Closed modcritical closed 1 month ago
Thanks for the very nice bug report. Any chance you have any RAID controller with caching in your setup or any other type of volatile cache in your backend storage?
This issue was produced with a single backing disk on each node, attached to a SATA controller in AHCI mode - no RAID. I reproduced the issue with both enterprise SSD and consumer SSD backing disks (Intel S4620 and Crucial MX500).
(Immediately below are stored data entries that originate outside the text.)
Context: an optimization exercise on an open-source flow, tuned for small area, a short achievable clock period and few clock cycles per item. The choices shown serve that exercise and are no tape-out recipe.
At most, simulation tests tie the RTL to the original design; equivalence was not proved.
Power and IR drop assume default switching activity.

==> job 7703: inputs <==
==> flow/design.v <==
module minha_fpu_add #(parameter int W = 8)
(
    input  logic [W-1:0] a,
    input  logic [W-1:0] b,
    input  logic         cin,
    output logic [W-1:0] s,
    output logic         cout
);
    localparam int TOP = (W > 16) ? 16 : (W > 8) ? 8 : (W > 4) ? 4 : (W > 2) ? 2 : 1;
    logic [W-1:0] p, g, gg, pp;
    always_comb begin
        p  = a ^ b;
        g  = a & b;
        gg = g;
        pp = p;
        gg[0] = g[0] | (p[0] & cin);
        for (int d = 1; d < W; d = d * 2)
            for (int i = 2 * d - 1; i < W; i += 2 * d) begin
                gg[i] = gg[i] | (pp[i] & gg[i-d]);
                pp[i] = pp[i] & pp[i-d];
            end
        for (int d = TOP; d >= 1; d = d / 2)
            for (int i = 3 * d - 1; i < W; i += 2 * d) begin
                gg[i] = gg[i] | (pp[i] & gg[i-d]);
                pp[i] = pp[i] & pp[i-d];
            end
        s    = p ^ {gg[W-2:0], cin};
        cout = gg[W-1];
    end
endmodule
The issue also occurs if I run sync ; sync
on each node before power-cycling, which ensures any pages pending a write to disk are written before the power-cycle.
I know the log of stuff I tried is very long, so let me call out this part here:
~The issue does not occur if the volume is resized outside of Linstor -
lvextend
orzfs set volsize
thendrbdadm resize
, with or without --assume-clean~
~It appears there is something different being done when Linstor resizes the DRBD resource vs. the DRBD documented resize process. I think that is the closest I got to the root of the issue.~
EDIT: The above appears incorrect - I tried again and was not able to manually perform a resize that didn't exhibit this issue after a power-cycle of a host where the volume was in Secondary state.
(also, I see now that I had check-resize
in the drbdadm command in my original post. This is incorrect, I was using the resize
command. I validated that in my bash_history, and have edited the original post to be correct)
My first guess was also some caching issues... I tried but failed to reproduce this issue, although I am only trying this with DRBD and LINSTOR running in VMs..
It appears there is something different being done when Linstor resizes the DRBD resource vs. the DRBD documented resize process. I think that is the closest I got to the root of the issue.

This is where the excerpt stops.